Segment Open

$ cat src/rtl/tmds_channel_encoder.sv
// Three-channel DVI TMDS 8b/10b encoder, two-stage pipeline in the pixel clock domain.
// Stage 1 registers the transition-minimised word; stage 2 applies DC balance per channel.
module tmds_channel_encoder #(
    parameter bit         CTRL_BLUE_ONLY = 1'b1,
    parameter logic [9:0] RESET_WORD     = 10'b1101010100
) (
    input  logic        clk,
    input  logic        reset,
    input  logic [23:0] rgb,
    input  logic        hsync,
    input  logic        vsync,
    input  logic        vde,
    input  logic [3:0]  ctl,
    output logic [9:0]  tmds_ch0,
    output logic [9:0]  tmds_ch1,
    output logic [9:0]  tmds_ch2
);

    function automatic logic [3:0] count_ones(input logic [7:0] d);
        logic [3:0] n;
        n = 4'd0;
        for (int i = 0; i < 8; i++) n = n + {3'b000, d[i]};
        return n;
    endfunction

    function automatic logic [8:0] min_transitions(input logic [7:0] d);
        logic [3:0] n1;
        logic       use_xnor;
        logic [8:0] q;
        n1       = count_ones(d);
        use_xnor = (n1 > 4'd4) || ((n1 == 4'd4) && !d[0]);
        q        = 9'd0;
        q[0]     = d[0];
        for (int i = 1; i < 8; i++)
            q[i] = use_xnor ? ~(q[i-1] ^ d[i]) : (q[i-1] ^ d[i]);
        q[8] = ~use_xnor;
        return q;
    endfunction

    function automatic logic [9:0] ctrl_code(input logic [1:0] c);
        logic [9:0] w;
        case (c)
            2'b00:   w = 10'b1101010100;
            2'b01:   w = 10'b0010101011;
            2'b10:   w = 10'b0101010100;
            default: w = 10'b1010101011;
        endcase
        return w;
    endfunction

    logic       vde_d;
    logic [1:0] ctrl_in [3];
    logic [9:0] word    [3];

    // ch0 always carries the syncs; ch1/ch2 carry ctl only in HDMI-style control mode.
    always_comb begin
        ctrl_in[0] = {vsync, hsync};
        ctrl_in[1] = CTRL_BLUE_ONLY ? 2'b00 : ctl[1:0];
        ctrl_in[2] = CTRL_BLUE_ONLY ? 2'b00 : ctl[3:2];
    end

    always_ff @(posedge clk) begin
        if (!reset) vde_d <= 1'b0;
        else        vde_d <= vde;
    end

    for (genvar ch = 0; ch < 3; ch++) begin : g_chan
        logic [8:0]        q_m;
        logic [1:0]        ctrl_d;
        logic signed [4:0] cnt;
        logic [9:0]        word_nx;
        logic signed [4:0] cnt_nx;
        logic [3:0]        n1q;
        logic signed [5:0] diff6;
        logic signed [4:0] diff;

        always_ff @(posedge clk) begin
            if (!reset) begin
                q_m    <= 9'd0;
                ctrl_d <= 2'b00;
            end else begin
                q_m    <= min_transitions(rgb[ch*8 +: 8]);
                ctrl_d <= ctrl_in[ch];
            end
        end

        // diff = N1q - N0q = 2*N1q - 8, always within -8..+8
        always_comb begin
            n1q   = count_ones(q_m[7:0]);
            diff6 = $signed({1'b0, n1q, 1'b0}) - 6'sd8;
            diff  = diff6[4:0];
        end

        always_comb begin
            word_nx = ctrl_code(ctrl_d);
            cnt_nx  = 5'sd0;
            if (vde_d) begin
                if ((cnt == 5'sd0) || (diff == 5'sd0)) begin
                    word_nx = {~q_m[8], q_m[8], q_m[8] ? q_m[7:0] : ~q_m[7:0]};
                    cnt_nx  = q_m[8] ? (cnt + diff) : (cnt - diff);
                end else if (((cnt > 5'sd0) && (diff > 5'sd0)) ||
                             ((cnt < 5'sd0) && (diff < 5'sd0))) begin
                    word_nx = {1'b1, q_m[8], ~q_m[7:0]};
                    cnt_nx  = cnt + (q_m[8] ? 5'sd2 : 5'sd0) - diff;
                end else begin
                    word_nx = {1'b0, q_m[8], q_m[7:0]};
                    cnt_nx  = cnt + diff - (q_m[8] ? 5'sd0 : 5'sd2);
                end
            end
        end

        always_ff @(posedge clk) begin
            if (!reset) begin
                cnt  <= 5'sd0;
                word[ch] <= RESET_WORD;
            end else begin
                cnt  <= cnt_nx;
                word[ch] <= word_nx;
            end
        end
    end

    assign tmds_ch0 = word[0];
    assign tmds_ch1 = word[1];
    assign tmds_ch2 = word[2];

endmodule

Segment Closed
Segment Open

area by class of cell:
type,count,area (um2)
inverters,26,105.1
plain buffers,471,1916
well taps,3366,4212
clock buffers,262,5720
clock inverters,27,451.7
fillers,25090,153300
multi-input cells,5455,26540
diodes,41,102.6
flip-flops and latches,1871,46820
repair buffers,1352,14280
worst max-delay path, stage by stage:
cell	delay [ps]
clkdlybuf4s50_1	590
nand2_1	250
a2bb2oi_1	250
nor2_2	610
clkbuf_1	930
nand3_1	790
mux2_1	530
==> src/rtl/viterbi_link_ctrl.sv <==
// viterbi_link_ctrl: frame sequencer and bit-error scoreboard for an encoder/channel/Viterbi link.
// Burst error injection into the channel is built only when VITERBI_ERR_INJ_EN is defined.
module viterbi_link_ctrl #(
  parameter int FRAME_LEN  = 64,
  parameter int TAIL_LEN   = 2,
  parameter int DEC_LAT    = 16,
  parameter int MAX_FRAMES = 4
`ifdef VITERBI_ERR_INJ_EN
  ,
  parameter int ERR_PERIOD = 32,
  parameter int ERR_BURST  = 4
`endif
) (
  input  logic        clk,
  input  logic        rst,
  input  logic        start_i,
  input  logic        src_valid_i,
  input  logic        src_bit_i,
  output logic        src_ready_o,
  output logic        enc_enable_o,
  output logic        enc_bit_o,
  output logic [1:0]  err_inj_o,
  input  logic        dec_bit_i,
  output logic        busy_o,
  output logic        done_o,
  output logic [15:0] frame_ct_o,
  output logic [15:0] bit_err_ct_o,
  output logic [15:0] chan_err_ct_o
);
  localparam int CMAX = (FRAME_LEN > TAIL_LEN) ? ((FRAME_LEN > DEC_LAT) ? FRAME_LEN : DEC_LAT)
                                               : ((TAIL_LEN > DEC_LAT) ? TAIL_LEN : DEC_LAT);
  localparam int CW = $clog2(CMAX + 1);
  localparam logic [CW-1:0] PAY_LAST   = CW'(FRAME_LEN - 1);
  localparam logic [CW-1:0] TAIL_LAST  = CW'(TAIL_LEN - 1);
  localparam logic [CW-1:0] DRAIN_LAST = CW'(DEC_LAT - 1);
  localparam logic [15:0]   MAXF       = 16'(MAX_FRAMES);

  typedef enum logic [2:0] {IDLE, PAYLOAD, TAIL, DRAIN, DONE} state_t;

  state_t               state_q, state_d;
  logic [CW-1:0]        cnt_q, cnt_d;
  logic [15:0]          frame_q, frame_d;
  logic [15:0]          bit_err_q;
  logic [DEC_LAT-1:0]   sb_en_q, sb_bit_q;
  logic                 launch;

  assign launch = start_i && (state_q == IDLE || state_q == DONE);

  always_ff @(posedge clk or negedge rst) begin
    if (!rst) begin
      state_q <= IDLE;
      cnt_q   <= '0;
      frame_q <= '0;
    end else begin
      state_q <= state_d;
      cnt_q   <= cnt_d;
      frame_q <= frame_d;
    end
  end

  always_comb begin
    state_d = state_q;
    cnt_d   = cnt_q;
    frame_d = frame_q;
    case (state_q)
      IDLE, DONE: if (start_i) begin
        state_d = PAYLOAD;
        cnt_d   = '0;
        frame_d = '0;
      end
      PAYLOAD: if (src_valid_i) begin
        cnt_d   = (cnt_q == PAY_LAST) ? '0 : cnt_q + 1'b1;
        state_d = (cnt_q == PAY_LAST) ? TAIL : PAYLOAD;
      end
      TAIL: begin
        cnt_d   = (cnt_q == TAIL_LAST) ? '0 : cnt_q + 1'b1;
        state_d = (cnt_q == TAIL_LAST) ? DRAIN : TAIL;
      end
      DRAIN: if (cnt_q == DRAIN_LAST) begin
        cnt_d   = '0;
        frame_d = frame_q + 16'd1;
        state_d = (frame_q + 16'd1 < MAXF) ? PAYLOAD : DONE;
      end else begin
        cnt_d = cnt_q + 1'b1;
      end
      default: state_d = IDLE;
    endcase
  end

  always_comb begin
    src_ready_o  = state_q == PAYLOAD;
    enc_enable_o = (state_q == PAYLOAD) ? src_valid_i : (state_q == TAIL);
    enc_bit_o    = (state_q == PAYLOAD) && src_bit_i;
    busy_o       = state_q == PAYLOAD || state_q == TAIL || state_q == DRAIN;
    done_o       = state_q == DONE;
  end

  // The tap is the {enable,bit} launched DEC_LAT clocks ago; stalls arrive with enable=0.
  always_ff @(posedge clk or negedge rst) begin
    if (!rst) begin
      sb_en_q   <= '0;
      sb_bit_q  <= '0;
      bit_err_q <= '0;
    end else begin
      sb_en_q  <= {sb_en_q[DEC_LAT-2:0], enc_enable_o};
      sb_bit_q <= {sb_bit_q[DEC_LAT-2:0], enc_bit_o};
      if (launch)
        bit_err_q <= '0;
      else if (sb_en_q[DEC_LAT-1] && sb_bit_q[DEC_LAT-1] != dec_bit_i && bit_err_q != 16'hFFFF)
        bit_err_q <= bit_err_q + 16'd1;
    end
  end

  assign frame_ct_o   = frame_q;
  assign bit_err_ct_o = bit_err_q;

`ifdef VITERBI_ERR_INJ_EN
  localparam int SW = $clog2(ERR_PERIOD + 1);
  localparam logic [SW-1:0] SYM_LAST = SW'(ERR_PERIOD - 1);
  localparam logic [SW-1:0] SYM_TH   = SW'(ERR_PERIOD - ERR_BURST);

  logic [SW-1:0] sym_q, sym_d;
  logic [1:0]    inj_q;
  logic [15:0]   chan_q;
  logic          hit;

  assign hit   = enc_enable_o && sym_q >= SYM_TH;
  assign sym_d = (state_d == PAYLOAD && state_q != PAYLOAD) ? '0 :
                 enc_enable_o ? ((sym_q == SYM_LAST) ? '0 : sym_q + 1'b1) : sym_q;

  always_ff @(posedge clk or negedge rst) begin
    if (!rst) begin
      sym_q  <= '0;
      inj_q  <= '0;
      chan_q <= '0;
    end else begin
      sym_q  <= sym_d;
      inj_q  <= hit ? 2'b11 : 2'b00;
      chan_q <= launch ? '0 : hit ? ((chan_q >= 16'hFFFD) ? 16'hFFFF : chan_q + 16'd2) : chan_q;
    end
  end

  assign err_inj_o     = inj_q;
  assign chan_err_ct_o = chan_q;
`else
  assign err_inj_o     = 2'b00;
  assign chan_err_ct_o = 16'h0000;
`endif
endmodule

Segment Closed

**ACTIVITY**
If a line above holds "hFFFF", count it; say how many such lines there are and nothing else.

**RESPONSE BOX**
2